Yeine dusted off her pants, stretched her arms above her head, and sighed. “Time to go.”

I nodded. “We will continue to serve you, Lady, whether you’re here or not. What prayers shall we say for you at the dawn and twilight hour?”

She threw me an odd look, as if checking to see if I was joking. I wasn’t. This seemed to surprise and unnerve her; she laughed, though it sounded a bit forced.

“Say whatever you want,” she said finally. “Someone might be listening, but it won’t be me. I have better things to do.”

She vanished.

Eventually I wandered back into the palace, and to the Temple, where the assembly was breaking up at last. Merchants and nobles and scriveners drifted down the hall in knots, still arguing with each other. They ignored me completely as I came to the Temple entrance.

“Thanks for leaving,” said Lady Nemmer as she emerged looking thoroughly disgruntled. “We got exactly one thing done, aside from setting a date for a future useless meeting.”

I smiled at her annoyance; she scowled back, the room growing oddly shadowed. But she wasn’t really angry, so I asked, “And the thing you got done was?”

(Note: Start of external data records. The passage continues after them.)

## config.mk

```make
export PLATFORM = sky130hd
export DESIGN_NAME = tcc_top
export DESIGN_NICKNAME = d
export VERILOG_FILES = /design/src/include/tcc_pkg.sv /design/src/tcc_edge_det.sv /design/src/tcc_pin_ctrl.sv /design/src/tcc_top.sv
export SDC_FILE = /design/constraint.sdc
export NUM_CORES = 1
export LEC_CHECK = 0
export ABC_AREA = 1
export BUFFER_PORTS_ARGS = -buffer_cell sky130_fd_sc_hd__buf_2
export CORE_UTILIZATION = 30
export CTS_CLUSTER_SIZE = 16
export DETAILED_ROUTE_END_ITERATION = 10
export GPL_TIMING_DRIVEN = 0
export PLACE_DENSITY = 0.57
export REMOVE_ABC_BUFFERS = 1
export SETUP_SLACK_MARGIN = 0.15
export SYNTH_ARGS = -nofsm -noshare
export SYNTH_HDL_FRONTEND = slang
export SYNTH_SLANG_ARGS = --single-unit
export TNS_END_PERCENT = 50
```

## constraint.sdc

```tcl
create_clock -name REF_CLK_I -period 2.3 [get_ports REF_CLK_I]
set_clock_uncertainty 0.15 [all_clocks]
set_input_delay 0.575 -clock REF_CLK_I [delete_from_list [all_inputs] [get_ports REF_CLK_I]]
set_output_delay 0.575 -clock REF_CLK_I [all_outputs]
set_load 0.05 [all_outputs]
```

## src/include/tcc_pkg.sv

```systemverilog
// Shared constants, modes and decode for the timer channel block
package tcc_pkg;

  // ==========================================
  // Register byte addresses
  localparam logic [7:0] SC0_OFS = 8'h00;
  localparam logic [7:0] HI0_OFS = 8'h04;
  localparam logic [7:0] LO0_OFS = 8'h08;
  localparam logic [7:0] SC1_OFS = 8'h0c;
  localparam logic [7:0] HI1_OFS = 8'h10;
  localparam logic [7:0] LO1_OFS = 8'h14;

  // ==========================================
  // Status and control field positions
  localparam int FLAG_BIT = 7;
  localparam int IRQ_EN_BIT = 6;
  localparam int BUF_BIT = 5;
  localparam int MSA_BIT = 4;
  localparam int ELS_HI_BIT = 3;
  localparam int ELS_LO_BIT = 2;
  localparam int TOV_BIT = 1;
  localparam int MAX_BIT = 0;
  localparam logic [6:0] CTRL_RESET = 7'h00;

  // ==========================================
  // Edge/level field codes
  localparam logic [1:0] ELS_OFF = 2'h0;
  localparam logic [1:0] EDGE_RISE = 2'h1;
  localparam logic [1:0] EDGE_FALL = 2'h2;
  localparam logic [1:0] ACT_TOGGLE = 2'h1;
  localparam logic [1:0] ACT_CLEAR = 2'h2;
  localparam logic [1:0] ACT_SET = 2'h3;

  typedef enum logic [1:0] {
    TCC_PRESET,
    TCC_CAPTURE,
    TCC_COMPARE,
    TCC_BUFFERED
  } tcc_mode_type;

  // Channel function from buffered bit, mode bit A and edge field
  function automatic tcc_mode_type tcc_decode(input logic [6:0] ctrl);
    if (ctrl[ELS_HI_BIT:ELS_LO_BIT] == ELS_OFF) begin
      return TCC_PRESET;
    end else if (ctrl[BUF_BIT]) begin
      return TCC_BUFFERED;
    end else if (ctrl[MSA_BIT]) begin
      return TCC_COMPARE;
    end else begin
      return TCC_CAPTURE;
    end
  endfunction : tcc_decode

endpackage : tcc_pkg

```

## src/tcc_edge_det.sv

```systemverilog
// Active edge detector for one capture channel
`timescale 1ns/10ps
`default_nettype none
module tcc_edge_det (
  // Clock and reset
  input wire logic clk_i,
  input wire logic rst_n_i,
  // Pin and edge field
  input wire logic pin_i,
  input wire logic [1:0] els_i,
  // Edge pulse
  output logic edge_o
);

  logic prev_r;
  logic edge_r;
  logic rise;
  logic fall;

  assign rise = pin_i && !prev_r;
  assign fall = !pin_i && prev_r;
  assign edge_o = edge_r;

  // ==========================================
  // Edge sensing
  always_ff @(posedge clk_i or negedge rst_n_i) begin
    if (!rst_n_i) begin
      prev_r <= 1'h0;
    end else begin
      prev_r <= pin_i;
    end
  end

  // Low code bit picks rising, high code bit picks falling
  always_ff @(posedge clk_i or negedge rst_n_i) begin
    if (!rst_n_i) begin
      edge_r <= 1'h0;
    end else begin
      edge_r <= (els_i[0] && rise) || (els_i[1] && fall);
    end
  end
endmodule : tcc_edge_det
`default_nettype wire

```

## src/tcc_pin_ctrl.sv

```systemverilog
// Output level and drive control for one channel pin
`timescale 1ns/10ps
`default_nettype none
module tcc_pin_ctrl (
  // Clock and reset
  input wire logic clk_i,
  input wire logic rst_n_i,
  // Channel setup
  input wire tcc_pkg::tcc_mode_type mode_i,
  input wire logic msa_i,
  input wire logic [1:0] els_i,
  input wire logic tov_i,
  input wire logic max_i,
  // Timer events
  input wire logic match_i,
  input wire logic ovf_i,
  // Pin
  output logic pin_o,
  output logic oe_o
);

  logic out_r;
  logic max_eff_r;
  logic drive;
  logic max_nxt;

  assign drive = (mode_i == tcc_pkg::TCC_COMPARE) || (mode_i == tcc_pkg::TCC_BUFFERED);
  assign max_nxt = drive && tov_i && max_i && (els_i == tcc_pkg::ACT_CLEAR);
  assign pin_o = out_r;
  assign oe_o = drive;

  // ==========================================
  // Full duty is sampled only at overflow, so it starts at the next overflow
  always_ff @(posedge clk_i or negedge rst_n_i) begin
    if (!rst_n_i) begin
      max_eff_r <= 1'h0;
    end else if (!drive) begin
      max_eff_r <= 1'h0;
    end else if (ovf_i) begin
      max_eff_r <= max_nxt;
    end
  end

  // ==========================================
  // Output level
  always_ff @(posedge clk_i or negedge rst_n_i) begin
    if (!rst_n_i) begin
      out_r <= 1'h1;
    end else if (mode_i == tcc_pkg::TCC_PRESET) begin
      out_r <= !msa_i;
    end else if (drive && tov_i && ovf_i) begin
      out_r <= max_nxt || max_eff_r || !out_r;
    end else if (drive && match_i) begin
      case (els_i)
        tcc_pkg::ACT_TOGGLE: out_r <= !out_r;
        tcc_pkg::ACT_CLEAR: out_r <= max_eff_r;
        tcc_pkg::ACT_SET: out_r <= 1'h1;
        default: out_r <= out_r;
      endcase
    end
  end
endmodule : tcc_pin_ctrl
`default_nettype wire

```

## src/tcc_top.sv

```systemverilog
// Two-channel timer capture/compare block with APB register access
`timescale 1ns/10ps
`default_nettype none
// How it works
// - Only channel 0 keeps the buffered-mode bit; it enables buffered compare/PWM.
// - Pair link set: channel 1 control register dead, its pin returns to port.
// - With edge field nonzero, mode bit A picks compare (1) or capture (0).
// - With edge field zero, mode bit A gives preset level: 1 low, 0 high.
// - Edge field zero leaves the pin to the port; channel holds its preset.
// - Capture edges: 01 rising, 10 falling, 11 both.
// - Compare action: 00 none, 01 toggle, 10 clear, 11 set; same when buffered.
// - Reset clears buffered, mode A, edge field and overflow toggle bits.
// - Overflow toggle flips a compare pin each overflow; no effect in capture.
// - Overflow action wins over a simultaneous compare when toggle is on.
// - Full-duty bit forces output high from next period, with toggle and clear.
// - Clear on compare, no toggle and no full duty give a low output.
// - Value pair holds capture or compare value; undefined after reset.
// - In capture mode a high-byte read blocks captures until the low read.
// - In compare modes a high-byte write blocks compares until the low write.
// - Flag sets on capture or match; read set then write 0 clears it.
module tcc_top (
  // Clock and reset
  input wire logic REF_CLK_I,
  input wire logic ARST_N_I,
  // APB slave
  input wire logic PSEL_I,
  input wire logic PENABLE_I,
  input wire logic PWRITE_I,
  input wire logic [7:0] PADDR_I,
  input wire logic [31:0] PWDATA_I,
  output logic [31:0] PRDATA_O,
  output logic PREADY_O,
  output logic PSLVERR_O,
  // Counter
  input wire logic [15:0] COUNT_I,
  input wire logic COUNT_TICK_I,
  input wire logic OVERFLOW_I,
  input wire logic COUNTER_HALT_I,
  // Channel pins
  input wire logic [1:0] CHANNEL_PIN_I,
  output logic [1:0] CHANNEL_PIN_O,
  output logic [1:0] CHANNEL_PIN_OE_O
);

  localparam int NCH = 2;

  logic [6:0] ctrl_r [NCH];
  logic [15:0] val_r [NCH];
  logic [NCH-1:0] flag_r;
  logic [NCH-1:0] arm_r;
  logic [NCH-1:0] rlock_r;
  logic [NCH-1:0] wlock_r;
  logic last_r;
  logic act_r;
  logic [31:0] prdata_r;
  logic access;
  logic setup;
  logic wr;
  logic rd;
  logic mapped;
  logic linked;
  logic [NCH-1:0] hit_sc;
  logic [NCH-1:0] hit_hi;
  logic [NCH-1:0] hit_lo;
  logic [NCH-1:0] sc_dis;
  logic [NCH-1:0] cmp_en;
  logic [NCH-1:0] wl_en;
  logic [NCH-1:0] edge_w;
  logic [NCH-1:0] cap_ev;
  logic [NCH-1:0] match;
  logic [NCH-1:0] ev;
  logic [6:0] eff_w [NCH];
  logic [15:0] cmp_val [NCH];
  tcc_pkg::tcc_mode_type mode_w [NCH];
  logic [7:0] rd_byte;

  // ==========================================
  // APB handshake
  // One setup cycle gives time to register read data
  assign access = PSEL_I && PENABLE_I;
  assign setup = PSEL_I && !PENABLE_I;
  assign wr = access && PWRITE_I;
  assign rd = access && !PWRITE_I;
  assign PREADY_O = access;
  assign PSLVERR_O = access && !mapped;
  assign PRDATA_O = prdata_r;

  always_comb begin
    hit_sc = '0;
    hit_hi = '0;
    hit_lo = '0;
    mapped = 1'h1;
    if (PADDR_I == tcc_pkg::SC0_OFS) begin
      hit_sc[0] = 1'h1;
    end else if (PADDR_I == tcc_pkg::HI0_OFS) begin
      hit_hi[0] = 1'h1;
    end else if (PADDR_I == tcc_pkg::LO0_OFS) begin
      hit_lo[0] = 1'h1;
    end else if (PADDR_I == tcc_pkg::SC1_OFS) begin
      hit_sc[1] = 1'h1;
    end else if (PADDR_I == tcc_pkg::HI1_OFS) begin
      hit_hi[1] = 1'h1;
    end else if (PADDR_I == tcc_pkg::LO1_OFS) begin
      hit_lo[1] = 1'h1;
    end else begin
      mapped = 1'h0;
    end
  end

  // ==========================================
  // Channel setup as seen by the logic
  assign linked = ctrl_r[0][tcc_pkg::BUF_BIT];
  assign sc_dis = {linked, 1'h0};

  always_comb begin
    eff_w[0] = ctrl_r[0];
    eff_w[1] = linked ? 7'h00 : ctrl_r[1];
    for (int ch = 0; ch < NCH; ch++) begin
      mode_w[ch] = tcc_pkg::tcc_decode(eff_w[ch]);
      cmp_en[ch] = eff_w[ch][tcc_pkg::BUF_BIT] || eff_w[ch][tcc_pkg::MSA_BIT];
    end
  end

  assign wl_en = {cmp_en[1] || linked, cmp_en[0]};
  assign cmp_val[0] = (linked && act_r) ? val_r[1] : val_r[0];
  assign cmp_val[1] = val_r[1];

  always_comb begin
    for (int ch = 0; ch < NCH; ch++) begin
      cap_ev[ch] = (mode_w[ch] == tcc_pkg::TCC_CAPTURE) && edge_w[ch] && !COUNTER_HALT_I;
    end
    match[0] = COUNT_TICK_I && (COUNT_I == cmp_val[0]) && cmp_en[0]
      && !((linked && act_r) ? wlock_r[1] : wlock_r[0]);
    match[1] = COUNT_TICK_I && (COUNT_I == cmp_val[1]) && cmp_en[1] && !wlock_r[1];
  end

  assign ev = cap_ev | match;

  // ==========================================
  // Read data
  always_comb begin
    rd_byte = 8'h00;
    for (int ch = 0; ch < NCH; ch++) begin
      if (hit_sc[ch] && !sc_dis[ch]) begin
        rd_byte = {flag_r[ch], ctrl_r[ch]};
      end else if (hit_hi[ch]) begin
        rd_byte = val_r[ch][15:8];
      end else if (hit_lo[ch]) begin
        rd_byte = val_r[ch][7:0];
      end
    end
  end

  always_ff @(posedge REF_CLK_I or negedge ARST_N_I) begin
    if (!ARST_N_I) begin
      prdata_r <= 32'h0000_0000;
    end else if (setup) begin
      prdata_r <= {24'h00_0000, rd_byte};
    end
  end

  // ==========================================
  // Control bits
  always_ff @(posedge REF_CLK_I or negedge ARST_N_I) begin
    if (!ARST_N_I) begin
      ctrl_r[0] <= tcc_pkg::CTRL_RESET;
      ctrl_r[1] <= tcc_pkg::CTRL_RESET;
    end else begin
      if (wr && hit_sc[0]) begin
        ctrl_r[0] <= PWDATA_I[6:0];
      end
      if (wr && hit_sc[1] && !linked) begin
        ctrl_r[1] <= PWDATA_I[6:0] & ~(7'h01 << tcc_pkg::BUF_BIT);
      end
    end
  end

  // ==========================================
  // Event flags: a new event beats the clear and disarms it
  always_ff @(posedge REF_CLK_I or negedge ARST_N_I) begin
    if (!ARST_N_I) begin
      flag_r <= '0;
      arm_r <= '0;
    end else begin
      for (int ch = 0; ch < NCH; ch++) begin
        if (ev[ch]) begin
          flag_r[ch] <= 1'h1;
          arm_r[ch] <= 1'h0;
        end else if (wr && hit_sc[ch] && !sc_dis[ch]) begin
          if (arm_r[ch] && !PWDATA_I[tcc_pkg::FLAG_BIT]) begin
            flag_r[ch] <= 1'h0;
          end
          arm_r[ch] <= 1'h0;
        end else if (rd && hit_sc[ch] && !sc_dis[ch] && flag_r[ch]) begin
          arm_r[ch] <= 1'h1;
        end
      end
    end
  end

  // ==========================================
  // Two-byte coherency locks
  always_ff @(posedge REF_CLK_I or negedge ARST_N_I) begin
    if (!ARST_N_I) begin
      rlock_r <= '0;
      wlock_r <= '0;
    end else begin
      for (int ch = 0; ch < NCH; ch++) begin
        if (rd && hit_lo[ch]) begin
          rlock_r[ch] <= 1'h0;
        end else if (rd && hit_hi[ch] && mode_w[ch] == tcc_pkg::TCC_CAPTURE) begin
          rlock_r[ch] <= 1'h1;
        end
        if (wr && hit_lo[ch]) begin
          wlock_r[ch] <= 1'h0;
        end else if (wr && hit_hi[ch] && wl_en[ch]) begin
          wlock_r[ch] <= 1'h1;
        end
      end
    end
  end

  // ==========================================
  // Value pairs carry no reset; software must load them before use
  always_ff @(posedge REF_CLK_I) begin
    for (int ch = 0; ch < NCH; ch++) begin
      if (wr && hit_hi[ch]) begin
        val_r[ch][15:8] <= PWDATA_I[7:0];
      end else if (wr && hit_lo[ch]) begin
        val_r[ch][7:0] <= PWDATA_I[7:0];
      end else if (cap_ev[ch] && !rlock_r[ch]) begin
        val_r[ch] <= COUNT_I;
      end
    end
  end

  // ==========================================
  // Buffered pair selection
  always_ff @(posedge REF_CLK_I or negedge ARST_N_I) begin
    if (!ARST_N_I) begin
      last_r <= 1'h0;
      act_r <= 1'h0;
    end else if (!linked) begin
      last_r <= 1'h0;
      act_r <= 1'h0;
    end else begin
      if (wr && hit_lo[0]) begin
        last_r <= 1'h0;
      end else if (wr && hit_lo[1]) begin
        last_r <= 1'h1;
      end
      if (OVERFLOW_I) begin
        act_r <= last_r;
      end
    end
  end

  // ==========================================
  // Per-channel edge and pin logic
  for (genvar ch = 0; ch < NCH; ch++) begin : g_ch
    tcc_edge_det u_edge (
      .clk_i(REF_CLK_I),
      .rst_n_i(ARST_N_I),
      .pin_i(CHANNEL_PIN_I[ch]),
      .els_i(eff_w[ch][tcc_pkg::ELS_HI_BIT:tcc_pkg::ELS_LO_BIT]),
      .edge_o(edge_w[ch])
    );
    tcc_pin_ctrl u_pin (
      .clk_i(REF_CLK_I),
      .rst_n_i(ARST_N_I),
      .mode_i(mode_w[ch]),
      .msa_i(eff_w[ch][tcc_pkg::MSA_BIT]),
      .els_i(eff_w[ch][tcc_pkg::ELS_HI_BIT:tcc_pkg::ELS_LO_BIT]),
      .tov_i(eff_w[ch][tcc_pkg::TOV_BIT]),
      .max_i(eff_w[ch][tcc_pkg::MAX_BIT]),
      .match_i(match[ch]),
      .ovf_i(OVERFLOW_I),
      .pin_o(CHANNEL_PIN_O[ch]),
      .oe_o(CHANNEL_PIN_OE_O[ch])
    );
  end
endmodule : tcc_top
`default_nettype wire

```

==> results of run 1 <==
[registers in the layout, summed over array words and instances (netlist names)]
register and flops:
g_ch.u_edge.edge_o 2, act_r 1, val_r 32, ctrl_r 13, wlock_r 2, g_ch.u_edge.prev_r 2
last_r 1, arm_r 2, g_ch.u_pin.pin_o 2, g_ch.u_pin.max_eff_r 2, rlock_r 2, PRDATA_O 8
flag_r 2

“We chose a name.” She waved a hand, irritable. “A pretentious and needlessly poetic one, but the mortals outnumbered Kitr and I, so we couldn’t vote it down. Aeternat. It’s one of our words. It means —”

I cut her off. “I don’t need to know, Lady Nemmer. Please convey to whoever’s speaking for this Aeternat that they should inform me when they’re ready for the transfer of military command and funds.”

She looked at me in real surprise, then finally nodded. We turned at the sound of someone calling my name from down the corridor: Datennay. He’d sat in on the Aeternat’s session. I would have to quickly dissuade him from doing that, now that he was my husband. Beyond him was Ramina, who watched me with a solemn sorrow in his expression that I understood completely. He caught my eye over the heads of a gaggle of shouting priests and smiled, however, inclining his head in approval. It warmed me. I would need to have his true sigil removed sometime soon.